Sparsentan could be the first FDA-approved pharmacologic treatment for focal segmental glomerulosclerosis (FSGS), a serious kidney disorder that often leads to end-stage renal disease.1
FSGS is defined by progressive scarring of the kidney and characterized by proteinuria, where protein is found in the urine due to a breakdown of the normal filtration mechanism in the kidney.2,3 The disorder is estimated to affect up to 40,000 patients in the U.S. with a similar prevalence in Europe.4
Sparsentan's dual mechanism of action combines angiotensin receptor blockade with endothelin receptor blockade. In several forms of chronic kidney disease, endothelin receptor blockade has been shown to have an additive beneficial effect on proteinuria in combination with renin-angiotensin inhibition.4,5,6,7,8,9
In late 2016, we announced positive results from the Phase 2 DUET study of sparsentan in which the overall sparsentan treatment group achieved statistical significance in the study's primary efficacy endpoint, reduction of proteinuria. The study also showed that a significantly greater proportion of patients receiving sparsentan achieved modified partial remission of proteinuria, compared to irbesartan-treated patients. Sparsentan was generally safe and well-tolerated in the study, and the incidence of adverse events was comparable across the sparsentan and irbesartan treatment groups. The most common treatment-emergent adverse events in the study were headache, hypotension, dizziness, edema, nausea, diarrhea, vomiting and upper abdominal pain.10 We are currently working with the FDA to find the most expeditious path forward for sparsentan and plan to meet with the agency in early 2017.
In 2015, the FDA and European Commission both granted sparsentan orphan drug designation for the treatment of FSGS. In the U.S., this status provides Retrophin with development and regulatory incentives, as well as seven years of marketing exclusivity, if sparsentan is approved for FSGS. Similarly, sparsentan is eligible for a single marketing authorization that is valid in all EU countries and 10 years of market exclusivity in the region, upon approval for FSGS.
Visit the National Institutes of Health clinical trial registry to learn more about the DUET study.
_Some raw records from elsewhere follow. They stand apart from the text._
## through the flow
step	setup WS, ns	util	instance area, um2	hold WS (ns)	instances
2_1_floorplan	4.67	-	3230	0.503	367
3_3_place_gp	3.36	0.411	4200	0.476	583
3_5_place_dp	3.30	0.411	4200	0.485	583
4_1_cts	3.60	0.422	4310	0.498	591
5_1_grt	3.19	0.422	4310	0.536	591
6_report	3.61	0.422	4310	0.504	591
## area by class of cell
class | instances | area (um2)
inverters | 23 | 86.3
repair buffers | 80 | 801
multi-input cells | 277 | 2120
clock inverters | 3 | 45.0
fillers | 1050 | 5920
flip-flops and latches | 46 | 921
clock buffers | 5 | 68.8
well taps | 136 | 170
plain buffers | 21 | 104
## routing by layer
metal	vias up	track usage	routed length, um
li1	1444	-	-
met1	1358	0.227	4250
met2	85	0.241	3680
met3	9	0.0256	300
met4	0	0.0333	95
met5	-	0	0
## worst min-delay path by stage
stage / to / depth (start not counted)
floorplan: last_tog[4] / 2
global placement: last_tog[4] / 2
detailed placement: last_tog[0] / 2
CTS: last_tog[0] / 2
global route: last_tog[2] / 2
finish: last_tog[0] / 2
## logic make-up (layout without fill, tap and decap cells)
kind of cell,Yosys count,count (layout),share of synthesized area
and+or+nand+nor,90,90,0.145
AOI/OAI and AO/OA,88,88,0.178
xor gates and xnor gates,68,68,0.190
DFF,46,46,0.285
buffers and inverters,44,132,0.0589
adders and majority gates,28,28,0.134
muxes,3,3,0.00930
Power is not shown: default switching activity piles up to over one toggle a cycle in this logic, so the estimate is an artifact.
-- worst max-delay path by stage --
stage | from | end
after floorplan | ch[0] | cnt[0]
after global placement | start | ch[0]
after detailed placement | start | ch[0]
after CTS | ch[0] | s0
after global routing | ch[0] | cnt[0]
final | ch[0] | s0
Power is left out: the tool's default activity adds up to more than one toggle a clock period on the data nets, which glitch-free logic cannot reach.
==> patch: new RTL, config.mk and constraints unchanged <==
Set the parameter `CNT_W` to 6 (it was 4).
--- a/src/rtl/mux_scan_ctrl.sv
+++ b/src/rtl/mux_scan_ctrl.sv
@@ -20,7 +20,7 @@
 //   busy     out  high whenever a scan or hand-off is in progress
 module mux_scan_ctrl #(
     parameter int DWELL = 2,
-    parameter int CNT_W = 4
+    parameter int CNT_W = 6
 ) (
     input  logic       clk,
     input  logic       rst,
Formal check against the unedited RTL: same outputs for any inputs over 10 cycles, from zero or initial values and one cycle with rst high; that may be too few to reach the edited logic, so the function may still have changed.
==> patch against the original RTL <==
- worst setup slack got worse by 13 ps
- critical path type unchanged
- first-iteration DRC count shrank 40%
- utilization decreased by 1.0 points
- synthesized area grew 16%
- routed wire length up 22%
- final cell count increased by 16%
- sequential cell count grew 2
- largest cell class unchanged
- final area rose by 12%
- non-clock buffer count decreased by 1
<file path="src/rtl/onehot_serial_encoder_pkg.sv">
// Shared types and helpers for onehot_serial_encoder.
// Optional cnt output is enabled by defining ONEHOT_SERIAL_ENCODER_COUNT_EN.
package onehot_serial_encoder_pkg;

    localparam int N = 3;
    localparam int W = 2**N;

    typedef enum logic {
        IDLE = 1'b0,
        SCAN = 1'b1
    } state_t;

    // Counts set bits; callers zero-extend their vector to 64 bits.
    function automatic int unsigned popcount(input logic [63:0] v);
        int unsigned c;
        c = 0;
        for (int i = 0; i < 64; i++) begin
            c += 32'(v[i]);
        end
        return c;
    endfunction

endpackage

</file>
<file path="src/rtl/onehot_serial_encoder_ffs.sv">
// Find-first-set: lowest set index of a 2**N-bit vector plus a found flag.
module ffs_Nbit #(
    parameter int N = 3
) (
    input  logic [2**N-1:0] vec,
    output logic [N-1:0]    idx,
    output logic            found
);

    // NOTE: defaults come first so every path assigns both outputs and no latch is inferred.
    always_comb begin
        idx   = '0;
        found = 1'b0;
        // Scan downward so the lowest set bit is the one that sticks.
        for (int i = 2**N - 1; i >= 0; i--) begin
            if (vec[i]) begin
                idx   = N'(i);
                found = 1'b1;
            end
        end
    end

endmodule

</file>
<file path="src/rtl/onehot_serial_encoder.sv">
// Serialises a multi-hot request vector into ascending binary indices over valid/ready.
// Define ONEHOT_SERIAL_ENCODER_COUNT_EN to add the registered popcount output cnt.
module onehot_serial_encoder
    import onehot_serial_encoder_pkg::state_t;
    import onehot_serial_encoder_pkg::IDLE;
    import onehot_serial_encoder_pkg::SCAN;
    import onehot_serial_encoder_pkg::popcount;
#(
    parameter int N = 3
) (
    input  logic            clk,
    input  logic            rst,
    input  logic [2**N-1:0] req,
    input  logic            req_valid,
    output logic            req_ready,
    output logic [N-1:0]    idx,
    output logic            idx_valid,
    input  logic            idx_ready,
    output logic            idx_last,
    output logic            none
`ifdef ONEHOT_SERIAL_ENCODER_COUNT_EN
    ,
    output logic [N:0]      cnt
`endif
);

    localparam int W = 2**N;

    state_t         state, state_d;
    logic [W-1:0]   pend, pend_d;
    logic           none_d;
    logic           found;

    ffs_Nbit #(.N(N)) u_ffs (
        .vec   (pend),
        .idx   (idx),
        .found (found)
    );

    // pend is zero outside SCAN, so idx and idx_last fall to 0 there.
    assign idx_last = (popcount(64'(pend)) == 1);

    always_comb begin
        state_d   = state;
        pend_d    = pend;
        none_d    = 1'b0;
        req_ready = 1'b0;
        idx_valid = 1'b0;
        unique case (state)
            IDLE: begin
                req_ready = 1'b1;
                if (req_valid) begin
                    if (req != '0) begin
                        pend_d  = req;
                        state_d = SCAN;
                    end else begin
                        none_d = 1'b1;
                    end
                end
            end
            SCAN: begin
                idx_valid = found;
                if (idx_ready) begin
                    pend_d = pend & ~(W'(1) << idx);
                    if (idx_last) begin
                        state_d = IDLE;
                    end
                end
            end
            default: state_d = IDLE;
        endcase
    end

    // NOTE: state is updated with non-blocking assignments so every register samples pre-edge values.
    always_ff @(posedge clk) begin
        if (rst) begin
            state <= IDLE;
            pend  <= '0;
            none  <= 1'b0;
        end else begin
            state <= state_d;
            pend  <= pend_d;
            none  <= none_d;
        end
    end

`ifdef ONEHOT_SERIAL_ENCODER_COUNT_EN
    always_ff @(posedge clk) begin
        if (rst) begin
            cnt <= '0;
        end else if (req_valid && req_ready) begin
            cnt <= (N+1)'(popcount(64'(req)));
        end
    end
`endif

endmodule

</file>
<file path="config.mk">
export PLATFORM = sky130hd
export DESIGN_NAME = onehot_serial_encoder
export DESIGN_NICKNAME = d
export VERILOG_FILES = /design/src/rtl/onehot_serial_encoder_pkg.sv /design/src/rtl/onehot_serial_encoder_ffs.sv /design/src/rtl/onehot_serial_encoder.sv
export SDC_FILE = /design/constraint.sdc
export NUM_CORES = 1
export LEC_CHECK = 0
export CORE_MARGIN = 1
export CORE_UTILIZATION = 35
export CTS_CLUSTER_DIAMETER = 40
export DETAILED_ROUTE_END_ITERATION = 8
export GPL_TIMING_DRIVEN = 0
export SLEW_MARGIN = 30
export SYNTH_ARGS = -nofsm -noshare
export SYNTH_HDL_FRONTEND = slang
export SYNTH_SLANG_ARGS = --single-unit
</file>
<file path="constraint.sdc">
create_clock -name clk -period 4.9 [get_ports clk]
set_clock_uncertainty 0.2 [all_clocks]
set_input_delay 0.735 -clock clk [delete_from_list [all_inputs] [get_ports clk]]
set_output_delay 0.735 -clock clk [all_outputs]
set_load 0.02 [all_outputs]
</file>
==> results.yml, run 1 <==
sta:
  worstMarginPinSlew_ns: 0.613
  fin_setup_tns_ns: 0
  fmax_ghz: 0.229
  period_minus_slack_ns: 4.37
  setup_viol: 0
  final_max_slew_viol_count: 0
  period_share_pct: 89.2
  hold-worst-slack_ns: 0.323
  hold_violations: 0
  maxSlewHeadroom_pct: 59.2
  rsz0062_at_grt: "false"
place:
  portBuffers: 18
  place_congestion: 0.770
  place_hpwl_um: 1350
logic_synthesis:
  yosysTopAreaCell: "dfxtp_1"
  seq_area_frac_synth_pct: 27.5
  synth.avg_cell_area_um2: 8.45
  syn-num-nets: 105
  synth.distinct_cells: 31
  ys_seq_elements: 10
  synth_ff_type: "dfxtp_1"
  synthCells: 86
  synthTopCellsByArea: "dfxtp_1 28%, fa_1 11%, inv_1 7.7%"
  synth_common_cells: "15 x inv_1, 10 x dfxtp_1, 8 x nor2_1, 6 x nand2_1, 6 x o21ai_0"
  async_flop_share_pct: 0
  synth_edf_count: 0
  yosys.area.top_type_share_pct: 27.5
  syn_area_um2: 727
  synth_most_common_cell: "inv_1"
  yosys_warnings: 0
drt:
  dr.max_layer_used: "met3"
  via_per_inst: 5.00
  wl_per_cell_um: 12.6
  wl_met2_um: 757
  drtPass1Iterations: 4
  drc_errors: 0
  ant_nets: 0
  wl_um: 1700
  dr_total_vias: 670
  wl_met1_um: 866
  initialDrtViolationCount: 8
  met3_length_um: 71
critical_path:
  rr_worst_depth: 11
  worstSetupEndpointType: "output port"
  crit_end: "idx_last"
  critPathLaunch: "pend[3]"
  critical-path-max-stage-delay_ns: 0.51
  crit_top_cell: "fa_1"
  worst-r2r-setup-slack_ns: 1.55
  cp.arrival_ns: 3.44
  crit_required_ns: 3.96
  criticalPathCategory: "flop to output port"
  worst_setup_path_start_kind: "flop"
  r2r-end: "state"
  cp_max_fo: 5
  crit_slowest_cell: "fa_1"
  crit_chain: "inv_1 > fa_1 > fa_1 > fa_1 > inv_1 > ha_1 > inv_1 > fa_1 > nand3b_1 > a21oi_1 > dlymetal6s2s_1"
  reg2reg_from: "pend[3]"
cts:
  cts.path.max_buffers: 2
  post_cts_buffers: 0
  clk_pin_slew_ns: 0.06
  h-tree-depth: 1
  clock_sinks: 10
  ctsHoldBuffers: 0
  post_cts_resized: 0
  root_buffer: "clkbuf_4"
  cts_buffers: 3
  cts_tree: "yes"
  clk_latency_ns: 0.26
die:
  core-area_um2: 1960
  ios: 19
  rows: 16
  start_util_pct: 37.1
  dieArea_um2: 2260
  die_x_um: 47.6
  die_h_um: 47.6
global_route:
  grt_antenna_before_repair: 0
  grt-ovfl-total: 0
  grt_use_total_pct: 17.1
  grt_pass1_vias: 594
  grt_pass1_wl_um: 2650
  grt_max_degree: 9
finish:
  areaGrowthSynthToFinish_pct: 33.0
  drive_gt1_share_pct: 7.48
  num_antenna_cells: 0
  post-route-util_pct: 49.3
  final_nets: 128
pwr:
  ir_drop_mv: 0.193
  switching_power_uw: 118
  leakage_nw: 0.424
  combinationalPowerShare_pct: 49.5
  p_seq_share_pct: 33.1
  internal_power_uw: 193
  switching_share_pct: 37.9
  power_density_nw_per_um2: 322
  p_clk_share_pct: 17.4
job:
  maxCapViolations: 0
hold_path:
  min_path_type: "flop to flop"
  worstHoldStart: "pend[5]"
run_status:
  status: "completed"
==> kinds of logic (layout without fill, tap and decap cells) <==
family                     after synthesis  in the layout  share of synthesized area [%]
DFF                                     10             10                           27.5
and+or+nand+nor                         28             28                           22.9
buffers and inverters                   16             37                           9.29
adders and majority gates                7              7                           16.2
AOI/OAI and AO/OA                       25             25                           24.1
==> through the flow <==
step           setup slack, ns  area (µm²)  total power, mW  instances
6_report                 0.528         967            0.311        134
5_1_grt                  0.346         967            0.337        134
4_1_cts                 0.0116         963            0.315        134
3_5_place_dp             0.321         941            0.260        131
3_3_place_gp             0.318         941            0.258        131
2_1_floorplan            0.937         727            0.199         86
==> final cells by class <==
| class | count | area [µm²] |
|---|---|---|
| fillers | 216 | 995 |
| multi-input cells | 60 | 459 |
| flip-flops and latches | 10 | 201 |
| repair buffers | 18 | 183 |
| inverters | 15 | 56.3 |
| well taps | 27 | 33.8 |
| clock buffers | 3 | 22.5 |
| plain buffers | 1 | 11.3 |
==> cells in the final DEF, fill, tap and decap left out, types with 2 or more instances in the layout <==
cell type / netlist / final
o21ai_0: 6 / 6
dfxtp_1: 10 / 9
clkbuf_4: 0 / 3
nand2_1: 6 / 6
and3_1: 2 / 2
nor4_1: 2 / 2
a21oi_1: 5 / 5
nand3b_1: 2 / 2
nor2_1: 8 / 8
a221o_1: 2 / 2
fa_1: 4 / 4
clkdlybuf4s50_1: 0 / 17
ha_1: 3 / 3
a22o_1: 2 / 2
nor2b_1: 2 / 2
inv_1: 15 / 15
==> flip-flops by register name (all words and copies together), names as in the netlist <==
name and cells:
pend 8, none 1, state 1
==> power groups by stage <==
stage | combinational [mW] | sequential [mW] | clock (mW)
3_5_place_dp | 0.155 | 0.105 | 0
3_3_place_gp | 0.153 | 0.105 | 0
4_1_cts | 0.157 | 0.103 | 0.0553
6_report | 0.154 | 0.103 | 0.0543
2_1_floorplan | 0.0984 | 0.100 | 0
5_1_grt | 0.172 | 0.105 | 0.0603
==> routing by layer <==
layer,GRT usage (%),vias up
li1,-,343
met1,23.5,313
met2,25.8,14
met3,6.79,0
met4,3.33,0
met5,0,-
==> worst min path at each step <==
stage / slack (ns) / depth (start not counted) / end
after detailed placement: 0.32 / 2 / pend[5]
after global routing: 0.35 / 2 / pend[4]
after global placement: 0.30 / 2 / pend[5]
after CTS: 0.33 / 2 / pend[5]
after floorplan: 0.28 / 2 / pend[5]
final: 0.32 / 2 / pend[5]
==> worst max-delay path, delay by kind of cell (launching register included) <==
kind / cells / cell delay (ns)
compound gates: 1 / 0.17
flops: 1 / 0.45
buf+inv: 4 / 0.48
fa+ha+maj: 5 / 1.91
simple gates: 1 / 0.16
Note: power is estimated with default switching activity, not from simulation.
==> run 2, diff against run 1 <==
--- a/config.mk
+++ b/config.mk
@@ -5,11 +5,14 @@
 export SDC_FILE = /design/constraint.sdc
 export NUM_CORES = 1
 export LEC_CHECK = 0
+export ABC_CLOCK_PERIOD_IN_PS = 4900
 export CORE_MARGIN = 1
-export CORE_UTILIZATION = 35
+export CORE_UTILIZATION = 45
 export CTS_CLUSTER_DIAMETER = 40
 export DETAILED_ROUTE_END_ITERATION = 8
 export GPL_TIMING_DRIVEN = 0
+export PLACE_DENSITY = 0.75
+export SKIP_CTS_REPAIR_TIMING = 1
 export SLEW_MARGIN = 30
 export SYNTH_ARGS = -nofsm -noshare
 export SYNTH_HDL_FRONTEND = slang
==> run 2 against run 1 <==
Clock-buffer cell count did not move. Sequential share of layout area up 0.30 points. First-iteration DRC count is 63% higher. Cell count decreased by 8.2%. Via count up 1.3%. Critical path depth is the same. Die area decreased by 21%. Clock power shrank 4.1%. Sequential cell count unchanged. Largest power group unchanged. Highest routed layer unchanged.
==> results.yml, run 2 (synthesis gave the netlist of run 1 again) <==
finish:
  areaGrowthSynthToFinish_pct: 31.2
  final_nets: 128
  largest_registers: "pend: 8 flops, none: 1 flops, state: 1 flops"
  largest_reg_flops: 8
  drive_gt1_share_pct: 7.48
  final_common_cell: "clkdlybuf4s50_1"
  num_antenna_cells: 0
  final_cell_mix: "17 x clkdlybuf4s50_1, 15 x inv_1, 9 x dfxtp_1"
  post-route-util_pct: 63.3
  regMostFlops: "pend"
global_route:
  grt_use_total_pct: 20.3
  grt_pass1_vias: 632
  grt_max_degree: 9
  grt-ovfl-total: 0
  grt_pass1_wl_um: 2770
  grt_antenna_before_repair: 0
place:
  portBuffers: 18
  place_congestion: 0.753
  place_hpwl_um: 1270
  pre_cts_ws_ns: 0.293
run_status:
  status: "completed"
sta:
  fmax_ghz: 0.228
  final_max_slew_viol_count: 0
  setup_slack_ns: 0.521
  hold_violations: 0
  period_minus_slack_ns: 4.38
  worstMarginPinSlew_ns: 0.584
  period_share_pct: 89.4
  maxSlewHeadroom_pct: 61.1
  fin_setup_tns_ns: 0
  setup_viol: 0
  rsz0062_at_grt: "false"
drt:
  initialDrtViolationCount: 13
  ant_nets: 0
  wl_per_cell_um: 12.9
  via_per_inst: 5.52
  wl_um: 1590
  dr_total_vias: 679
  drtPass1Iterations: 4
  drc_errors: 0
die:
  die_x_um: 42.2
  ios: 19
  core-area_um2: 1510
  die_h_um: 42.2
  start_util_pct: 48.3
  rows: 14
  dieArea_um2: 1780
cts:
  root_buffer: "clkbuf_4"
  clk_pin_slew_ns: 0.06
  clk_latency_ns: 0.26
  cts_buffers: 3
  cts.path.max_buffers: 2
  h-tree-depth: 1
  clock_sinks: 10
  cts_tree: "yes"
hold_path:
  min_path_type: "flop to flop"
job:
  maxCapViolations: 0
pwr:
  combinationalPowerShare_pct: 50.0
  power_density_nw_per_um2: 325
  internal_power_uw: 193
  p_seq_share_pct: 33.2
  leakage_nw: 0.424
  ir_drop_mv: 0.219
  switching_power_uw: 117
  p_clk_share_pct: 16.8
  switching_share_pct: 37.7
critical_path:
  cp_max_fo: 5
  cp.arrival_ns: 3.44
  criticalPathCategory: "flop to output port"
  worst_setup_path_start_kind: "flop"
  crit_required_ns: 3.96
  worstSetupEndpointType: "output port"
-- run 2: metal layers --
metal  track usage [%]  wire length, µm  vias to the layer above
li1                  -                -                      345
met1              29.3              752                      314
met2              31.1              769                       20
met3              5.17               68                        0
met4              3.75                0                        0
met5                 0                0                        -
-- run 2: final cells by class --
| class | count | area, µm² |
|---|---|---|
| multi-input combinational | 60 | 459 |
| buffer | 1 | 11.3 |
| timing repair buffer | 18 | 183 |
| fill | 145 | 553 |
| inverter | 15 | 56.3 |
| tap | 16 | 20.0 |
| sequential | 10 | 201 |
| clock buffer | 3 | 22.5 |
-- run 2: path summary, 6_finish.rpt --
kind	start	end	slack, ns	cells after the start
worst max-delay path	pend[3]	idx_last	0.52	11
worst min-delay path	pend[5]	pend[5]	0.34	2
worst max register to register	pend[3]	state	1.54	11
worst min register to register	pend[5]	pend[5]	0.34	2
-- run 2: power groups by stage --
stage / Combinational [mW] / Sequential (mW) / Clock [mW]
2_1_floorplan: 0.0984 / 0.100 / 0
3_5_place_dp: 0.157 / 0.104 / 0
6_report: 0.155 / 0.103 / 0.0521
4_1_cts: 0.159 / 0.103 / 0.0534
5_1_grt: 0.174 / 0.104 / 0.0579
3_3_place_gp: 0.152 / 0.104 / 0
-- run 2: critical path, stage by stage (launching register included) --
cell and delay, ns:
dfxtp_1 0.45, inv_1 0.11, fa_1 0.47, fa_1 0.51
fa_1 0.41, inv_1 0.08, ha_1 0.17, inv_1 0.06
fa_1 0.37, nand3b_1 0.16, a21oi_1 0.16, dlymetal6s2s_1 0.25
-- run 2: stage by stage --
stage | power [mW] | hold slack [ns] | instances | cell area (µm²)
2_1_floorplan | 0.199 | 0.277 | 86 | 727
3_3_place_gp | 0.257 | 0.299 | 120 | 927
3_5_place_dp | 0.262 | 0.308 | 120 | 927
4_1_cts | 0.315 | 0.317 | 123 | 950
5_1_grt | 0.336 | 0.339 | 123 | 953
6_report | 0.310 | 0.337 | 123 | 953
- Middleton, et al. Nephrology Rounds 2007; 5(4).
- D’Agati, et al. N Engl J Med 2011;365:2398-411.
- The National Kidney Foundation. Focal Glomerulosclerosis. Available at: https://www.kidney.org/atoz/content/focal. Last accessed: July 28, 2016.
- Data on file. San Diego, CA: Retrophin, Inc.; July 2016.
- Mann, et al. J Am Soc Nephrol. 2010 Mar;21(3):527-35.
- Weber, et al. The Lancet, Volume 374, Issue 9699, 1423-1431.
- Kohan, et al. J Am Soc Nephrol 22: 763–772, 2011.
- De Zeeuw D et al. J Am Soc Nephrol. 2014 May;25(5): 1083-1093.
- Dhaun, et al. Hypertension 2011; 58: e11-e12.
- Trachtman H, Nelson P, Radko K on behalf of the DUET Investigators. Efficacy and Safety of Sparsentan, a Dual Angiotensin II and Endothelin Type A Receptor Antagonist, in Patients with Focal Segmental Glomerulosclerosis: A Phase 2 Trial (DUET). Presented at the American Society of Nephrology Kidney Week Meeting; November 15-20 2016, Chicago, IL.